**GOAL OF THE EXERCISE**
State how many lines of the data below hold the string "default", giving nothing but the number.
-------- MATERIAL FOR THE TASK
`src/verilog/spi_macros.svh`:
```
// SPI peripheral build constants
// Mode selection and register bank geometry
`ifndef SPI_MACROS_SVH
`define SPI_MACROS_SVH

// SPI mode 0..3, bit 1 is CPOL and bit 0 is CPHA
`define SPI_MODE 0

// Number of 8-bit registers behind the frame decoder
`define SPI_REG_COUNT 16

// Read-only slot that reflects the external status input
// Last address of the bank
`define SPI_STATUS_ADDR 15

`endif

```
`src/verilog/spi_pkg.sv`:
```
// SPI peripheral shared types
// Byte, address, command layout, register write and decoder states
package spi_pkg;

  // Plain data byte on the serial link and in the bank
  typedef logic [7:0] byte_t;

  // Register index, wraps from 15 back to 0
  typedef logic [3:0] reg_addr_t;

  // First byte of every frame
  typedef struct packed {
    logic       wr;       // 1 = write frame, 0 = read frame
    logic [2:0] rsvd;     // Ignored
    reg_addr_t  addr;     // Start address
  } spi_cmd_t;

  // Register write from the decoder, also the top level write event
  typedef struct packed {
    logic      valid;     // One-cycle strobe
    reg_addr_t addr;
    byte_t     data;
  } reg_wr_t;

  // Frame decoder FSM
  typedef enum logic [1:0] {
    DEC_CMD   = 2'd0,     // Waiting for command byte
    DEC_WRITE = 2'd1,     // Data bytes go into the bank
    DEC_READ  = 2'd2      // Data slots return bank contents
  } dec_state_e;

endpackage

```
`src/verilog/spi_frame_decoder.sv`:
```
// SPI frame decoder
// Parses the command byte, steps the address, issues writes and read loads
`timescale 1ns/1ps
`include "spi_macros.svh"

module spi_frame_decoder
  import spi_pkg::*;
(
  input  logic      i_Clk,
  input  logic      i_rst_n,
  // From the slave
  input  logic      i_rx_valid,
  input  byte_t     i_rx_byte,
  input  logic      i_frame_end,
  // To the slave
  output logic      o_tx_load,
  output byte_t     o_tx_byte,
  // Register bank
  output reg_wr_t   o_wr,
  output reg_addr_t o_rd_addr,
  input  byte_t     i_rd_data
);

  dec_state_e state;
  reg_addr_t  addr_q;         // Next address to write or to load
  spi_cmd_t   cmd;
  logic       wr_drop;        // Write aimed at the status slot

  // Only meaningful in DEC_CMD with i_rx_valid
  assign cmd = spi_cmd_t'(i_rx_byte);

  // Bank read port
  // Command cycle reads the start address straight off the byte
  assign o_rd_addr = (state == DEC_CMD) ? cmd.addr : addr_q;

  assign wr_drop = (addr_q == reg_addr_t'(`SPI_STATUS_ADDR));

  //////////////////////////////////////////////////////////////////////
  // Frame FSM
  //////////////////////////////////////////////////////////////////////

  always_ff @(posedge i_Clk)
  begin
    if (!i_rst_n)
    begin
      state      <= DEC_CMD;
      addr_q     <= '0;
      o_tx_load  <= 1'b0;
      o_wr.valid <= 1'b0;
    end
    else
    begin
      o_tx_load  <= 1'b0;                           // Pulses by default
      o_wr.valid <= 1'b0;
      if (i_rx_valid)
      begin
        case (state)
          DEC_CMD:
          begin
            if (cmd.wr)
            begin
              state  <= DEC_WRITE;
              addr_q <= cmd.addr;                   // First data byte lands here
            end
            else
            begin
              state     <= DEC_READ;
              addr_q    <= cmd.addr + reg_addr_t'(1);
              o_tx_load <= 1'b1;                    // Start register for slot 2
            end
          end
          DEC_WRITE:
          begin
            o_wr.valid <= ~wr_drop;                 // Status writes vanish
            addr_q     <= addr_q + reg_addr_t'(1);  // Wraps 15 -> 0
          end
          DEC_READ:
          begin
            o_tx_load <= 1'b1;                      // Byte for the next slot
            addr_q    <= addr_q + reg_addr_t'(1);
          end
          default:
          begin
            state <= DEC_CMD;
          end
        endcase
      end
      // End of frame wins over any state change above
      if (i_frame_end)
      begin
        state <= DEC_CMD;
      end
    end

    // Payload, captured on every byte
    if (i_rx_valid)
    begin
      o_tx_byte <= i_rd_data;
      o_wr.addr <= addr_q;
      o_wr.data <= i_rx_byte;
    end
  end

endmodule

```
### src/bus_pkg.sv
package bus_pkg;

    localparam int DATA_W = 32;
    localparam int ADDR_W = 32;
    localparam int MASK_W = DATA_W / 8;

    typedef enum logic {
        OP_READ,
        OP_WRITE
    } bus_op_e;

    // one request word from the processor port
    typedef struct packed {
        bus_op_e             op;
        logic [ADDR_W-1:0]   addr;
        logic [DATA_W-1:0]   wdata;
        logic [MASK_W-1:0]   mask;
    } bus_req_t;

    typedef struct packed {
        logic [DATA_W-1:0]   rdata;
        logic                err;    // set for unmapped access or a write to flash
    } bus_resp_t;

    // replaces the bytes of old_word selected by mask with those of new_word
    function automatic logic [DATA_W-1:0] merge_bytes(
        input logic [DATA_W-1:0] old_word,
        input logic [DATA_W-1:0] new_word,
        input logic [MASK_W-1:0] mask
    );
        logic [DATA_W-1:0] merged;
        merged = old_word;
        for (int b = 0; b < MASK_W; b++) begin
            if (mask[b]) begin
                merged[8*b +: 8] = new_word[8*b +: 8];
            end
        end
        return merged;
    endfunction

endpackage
----------------
**SOLUTION FOR THIS PROBLEM**
2